= Pastillito =

Volcano in Chile

Pastillitos is a volcano in the Central Andes of Chile.

Stratovolcanoes and individual cones form the Pastillito volcanic group, which is formed mainly by andesite and dacite. Apart from the 4883 m high Pastillito, the 4710 m high Volcan de la Sal and the 5073 m high Dona Ines volcano are part of the chain. Other features are lava domes and sector collapse deposits.

Pastillito lies in a longitudinal valley that extends in north–south direction in the Andes. The Laguna San Francisco and the Salar de Maricunga are located in this valley. A sanctuary has been identified on its summit, a typical occurrence in regional volcanoes.
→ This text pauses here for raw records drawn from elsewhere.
## config.mk

```make
export PLATFORM = sky130hd
export DESIGN_NAME = bram_capture_pp
export DESIGN_NICKNAME = d
export VERILOG_FILES = /design/src/rtl/bram_capture_pkg.sv /design/src/rtl/bram_capture_ser.sv /design/src/rtl/bram_capture_pp.sv
export SDC_FILE = /design/constraint.sdc
export NUM_CORES = 1
export LEC_CHECK = 0
export ABC_AREA = 1
export BUFFER_PORTS_ARGS = -buffer_cell sky130_fd_sc_hd__buf_2
export CELL_PAD_IN_SITES_DETAIL_PLACEMENT = 2
export CELL_PAD_IN_SITES_GLOBAL_PLACEMENT = 2
export CORE_MARGIN = 4
export CORE_UTILIZATION = 30
export CTS_BUF_LIST = sky130_fd_sc_hd__clkbuf_16
export DETAILED_ROUTE_END_ITERATION = 7
export GPL_TIMING_DRIVEN = 1
export PLACE_DENSITY_LB_ADDON = 0.1
export SLEW_MARGIN = 20
export SYNTH_ARGS = -nofsm -noshare
export SYNTH_HDL_FRONTEND = slang
export SYNTH_SLANG_ARGS = --single-unit
export TNS_END_PERCENT = 10
```

## constraint.sdc

```tcl
create_clock -name clk -period 3.25 [get_ports clk]
set_clock_uncertainty 0.2 [all_clocks]
set_input_delay 0.325 -clock clk [delete_from_list [all_inputs] [get_ports clk]]
set_output_delay 0.325 -clock clk [all_outputs]
set_load 0.02 [all_outputs]
```
## config.mk

```make
export PLATFORM = sky130hd
export DESIGN_NAME = sap1_mem_unit
export DESIGN_NICKNAME = d
export VERILOG_FILES = /design/src/rtl/sap1_pkg.sv /design/src/rtl/sap1_ram16x8.sv /design/src/rtl/sap1_mem_unit.sv
export SDC_FILE = /design/constraint.sdc
export NUM_CORES = 1
export LEC_CHECK = 0
export ABC_AREA = 1
export CAP_MARGIN = 20
export CELL_PAD_IN_SITES_DETAIL_PLACEMENT = 0
export CELL_PAD_IN_SITES_GLOBAL_PLACEMENT = 1
export CORE_ASPECT_RATIO = 0.8
export CORE_MARGIN = 2
export CORE_UTILIZATION = 34
export CTS_CLUSTER_DIAMETER = 50
export DETAILED_ROUTE_END_ITERATION = 10
export PLACE_DENSITY = 0.57
export SYNTH_ARGS = -nofsm -noshare
export SYNTH_HDL_FRONTEND = slang
export SYNTH_SLANG_ARGS = --single-unit
```

## constraint.sdc

```tcl
create_clock -name clk_i -period 2.7 [get_ports clk_i]
set_input_delay 0.54 -clock clk_i [delete_from_list [all_inputs] [get_ports clk_i]]
set_output_delay 0.54 -clock clk_i [all_outputs]
set_load 0.01 [all_outputs]
```
`src/rtl/led_frame_sequencer_if.sv`:
```
// Handshake bundle between the frame sequencer, its pixel memory and the LED serializer.
// The master modport is the sequencer's view; slave is the environment's view.
interface led_frame_sequencer_if;
  logic        start;
  logic        rd_en;
  logic [8:0]  rd_addr;
  logic [23:0] rd_data;
  logic        pix_valid;
  logic [23:0] pix_data;
  logic        pix_ready;
  logic        ser_busy;
  logic        busy;
  logic        frame_done;

  modport master (
    input  start, rd_data, pix_ready, ser_busy,
    output rd_en, rd_addr, pix_valid, pix_data, busy, frame_done
  );

  modport slave (
    output start, rd_data, pix_ready, ser_busy,
    input  rd_en, rd_addr, pix_valid, pix_data, busy, frame_done
  );
endinterface

```
`src/rtl/led_frame_sequencer.sv`:
```
// Walks every pixel of every face, fetching each colour from memory and handing it to
// the serializer, then holds the line idle long enough for the LEDs to latch the frame.
module led_frame_sequencer #(
  parameter int NUM_FACES    = 6,
  parameter int PIX_PER_FACE = 64,
  parameter int LATCH_CYCLES = 2000
) (
  input logic            clk,
  input logic            rst,
  led_frame_sequencer_if.master bus
);

  typedef enum logic [2:0] {
    S_IDLE,
    S_FETCH,
    S_WAIT,
    S_PRESENT,
    S_LATCH,
    S_DONE
  } state_t;

  localparam logic [2:0]  LAST_FACE  = 3'(NUM_FACES - 1);
  localparam logic [5:0]  LAST_PIX   = 6'(PIX_PER_FACE - 1);
  localparam logic [11:0] LATCH_LAST = 12'(LATCH_CYCLES - 1);

  state_t      state_q;
  logic [2:0]  face_q;
  logic [5:0]  pixel_q;
  logic [11:0] latch_cnt_q;
  logic        pending_q;
  logic [23:0] pix_data_q;
  logic        pix_valid_q;
  logic        rd_en_q;
  logic [8:0]  rd_addr_q;
  logic        busy_q;
  logic        frame_done_q;

  logic [2:0]  face_d;
  logic [5:0]  pixel_d;
  logic        last_pix;

  always_comb begin
    face_d   = face_q;
    pixel_d  = pixel_q + 6'd1;
    last_pix = (face_q == LAST_FACE) && (pixel_q == LAST_PIX);
    if (pixel_q == LAST_PIX) begin
      pixel_d = 6'd0;
      face_d  = face_q + 3'd1;
    end
  end

  // Outputs are registered, so each one is set on the transition into the state that owns it.
  always_ff @(posedge clk or posedge rst) begin
    if (rst) begin
      state_q      <= S_IDLE;
      face_q       <= 3'd0;
      pixel_q      <= 6'd0;
      latch_cnt_q  <= 12'd0;
      pending_q    <= 1'b0;
      pix_data_q   <= 24'd0;
      pix_valid_q  <= 1'b0;
      rd_en_q      <= 1'b0;
      rd_addr_q    <= 9'd0;
      busy_q       <= 1'b0;
      frame_done_q <= 1'b0;
    end else begin
      rd_en_q      <= 1'b0;
      frame_done_q <= 1'b0;
      if (bus.start && busy_q) begin
        pending_q <= 1'b1;
      end
      case (state_q)
        S_IDLE: begin
          if (bus.start || pending_q) begin
            face_q    <= 3'd0;
            pixel_q   <= 6'd0;
            pending_q <= 1'b0;
            rd_addr_q <= 9'd0;
            rd_en_q   <= 1'b1;
            busy_q    <= 1'b1;
            state_q   <= S_FETCH;
          end
        end
        S_FETCH: begin
          state_q <= S_WAIT;
        end
        S_WAIT: begin
          pix_data_q  <= bus.rd_data;
          pix_valid_q <= 1'b1;
          state_q     <= S_PRESENT;
        end
        S_PRESENT: begin
          if (bus.pix_ready) begin
            pix_valid_q <= 1'b0;
            if (last_pix) begin
              latch_cnt_q <= 12'd0;
              state_q     <= S_LATCH;
            end else begin
              face_q    <= face_d;
              pixel_q   <= pixel_d;
              rd_addr_q <= {face_d, pixel_d};
              rd_en_q   <= 1'b1;
              state_q   <= S_FETCH;
            end
          end
        end
        S_LATCH: begin
          // Any serializer activity restarts the idle-line measurement.
          if (bus.ser_busy) begin
            latch_cnt_q <= 12'd0;
          end else if (latch_cnt_q == LATCH_LAST) begin
            frame_done_q <= 1'b1;
            state_q      <= S_DONE;
          end else begin
            latch_cnt_q <= latch_cnt_q + 12'd1;
          end
        end
        S_DONE: begin
          busy_q  <= 1'b0;
          state_q <= S_IDLE;
        end
        default: begin
          state_q <= S_IDLE;
        end
      endcase
    end
  end

  assign bus.rd_en      = rd_en_q;
  assign bus.rd_addr    = rd_addr_q;
  assign bus.pix_valid  = pix_valid_q;
  assign bus.pix_data   = pix_data_q;
  assign bus.busy       = busy_q;
  assign bus.frame_done = frame_done_q;

endmodule

```
`src/flat_wrapper.sv`:
```
// flat-port wrapper written by rule: the top's interface ports become plain ports
module led_frame_sequencer_flat 
#(
  parameter int NUM_FACES    = 6,
  parameter int PIX_PER_FACE = 64,
  parameter int LATCH_CYCLES = 2000
)
  (clk, rst, bus_start, bus_rd_data, bus_pix_ready, bus_ser_busy, bus_rd_en, bus_rd_addr, bus_pix_valid, bus_pix_data, bus_busy, bus_frame_done);
  led_frame_sequencer_if bus_i ();
  input logic clk;
  input logic rst;
  input wire logic [$bits(bus_i.start)-1:0] bus_start;
  input wire logic [$bits(bus_i.rd_data)-1:0] bus_rd_data;
  input wire logic [$bits(bus_i.pix_ready)-1:0] bus_pix_ready;
  input wire logic [$bits(bus_i.ser_busy)-1:0] bus_ser_busy;
  output wire logic [$bits(bus_i.rd_en)-1:0] bus_rd_en;
  output wire logic [$bits(bus_i.rd_addr)-1:0] bus_rd_addr;
  output wire logic [$bits(bus_i.pix_valid)-1:0] bus_pix_valid;
  output wire logic [$bits(bus_i.pix_data)-1:0] bus_pix_data;
  output wire logic [$bits(bus_i.busy)-1:0] bus_busy;
  output wire logic [$bits(bus_i.frame_done)-1:0] bus_frame_done;
  assign bus_i.start = bus_start;
  assign bus_i.rd_data = bus_rd_data;
  assign bus_i.pix_ready = bus_pix_ready;
  assign bus_i.ser_busy = bus_ser_busy;
  assign bus_rd_en = bus_i.rd_en;
  assign bus_rd_addr = bus_i.rd_addr;
  assign bus_pix_valid = bus_i.pix_valid;
  assign bus_pix_data = bus_i.pix_data;
  assign bus_busy = bus_i.busy;
  assign bus_frame_done = bus_i.frame_done;
  led_frame_sequencer #(.NUM_FACES(NUM_FACES), .PIX_PER_FACE(PIX_PER_FACE), .LATCH_CYCLES(LATCH_CYCLES)) u_core (.clk(clk), .rst(rst), .bus(bus_i));
endmodule
```
--- config.mk ---
export PLATFORM = sky130hd
export DESIGN_NAME = div_unsigned_flat
export DESIGN_NICKNAME = d
export VERILOG_FILES = /design/src/rtl/div_unsigned_if.sv /design/src/rtl/div_unsigned.sv /design/src/flat_wrapper.sv
export SDC_FILE = /design/constraint.sdc
export NUM_CORES = 1
export LEC_CHECK = 0
export BUFFER_PORTS_ARGS = -buffer_cell sky130_fd_sc_hd__buf_2
export CORE_UTILIZATION = 54
export CTS_CLUSTER_DIAMETER = 50
export CTS_CLUSTER_SIZE = 30
export DETAILED_ROUTE_END_ITERATION = 16
export PLACE_DENSITY = 0.84
export SKIP_LAST_GASP = 1
export SYNTH_ARGS = -nofsm -noshare
export SYNTH_HDL_FRONTEND = slang
export SYNTH_SLANG_ARGS = --single-unit
--- constraint.sdc ---
create_clock -name clk -period 2.2 [get_ports clk]
set_input_delay 0.44 -clock clk [delete_from_list [all_inputs] [get_ports clk]]
set_output_delay 0.44 -clock clk [all_outputs]
set_load 0.02 [all_outputs]
`config.mk`:
```
export PLATFORM = sky130hd
export DESIGN_NAME = serial_magnitude_comparator
export DESIGN_NICKNAME = d
export VERILOG_FILES = /design/src/rtl/serial_magnitude_comparator.sv
export SDC_FILE = /design/constraint.sdc
export NUM_CORES = 1
export LEC_CHECK = 0
export CORE_MARGIN = 5
export CORE_UTILIZATION = 23
export DETAILED_ROUTE_END_ITERATION = 7
export DONT_BUFFER_PORTS = 1
export PLACE_DENSITY = 0.38
export SYNTH_ARGS = -nofsm -noshare
export SYNTH_HDL_FRONTEND = slang
export SYNTH_SLANG_ARGS = --single-unit
```
`constraint.sdc`:
```
create_clock -name clk -period 2.8 [get_ports clk]
set_input_delay 0.42 -clock clk [delete_from_list [all_inputs] [get_ports clk]]
set_output_delay 0.42 -clock clk [all_outputs]
set_load 0.01 [all_outputs]
```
The Pastillito group is of middle Miocene age. One date obtained on Pastillito is 12.9 ± 0.5 million years ago. Additional ages range from 15.9 ± 0.7 to 16.2 ± 0.7 million years ago. It is part of an older, more westerly phase of volcanic activity in the region of Ojos del Salado; the present-day activity occurs farther east. At the same time as Pastillitos, the volcanoes Cadillal, Jotabeche Norte, La Laguna, Ojos de Maricunga, Santa Rosa and Villalobos were formed. The volcano has been degraded by erosion, which has exposed the Marte gold porphyry deposit in a large amphitheatre. This deposit was formed by hydrothermal alteration of the volcanic rocks of Pastillito.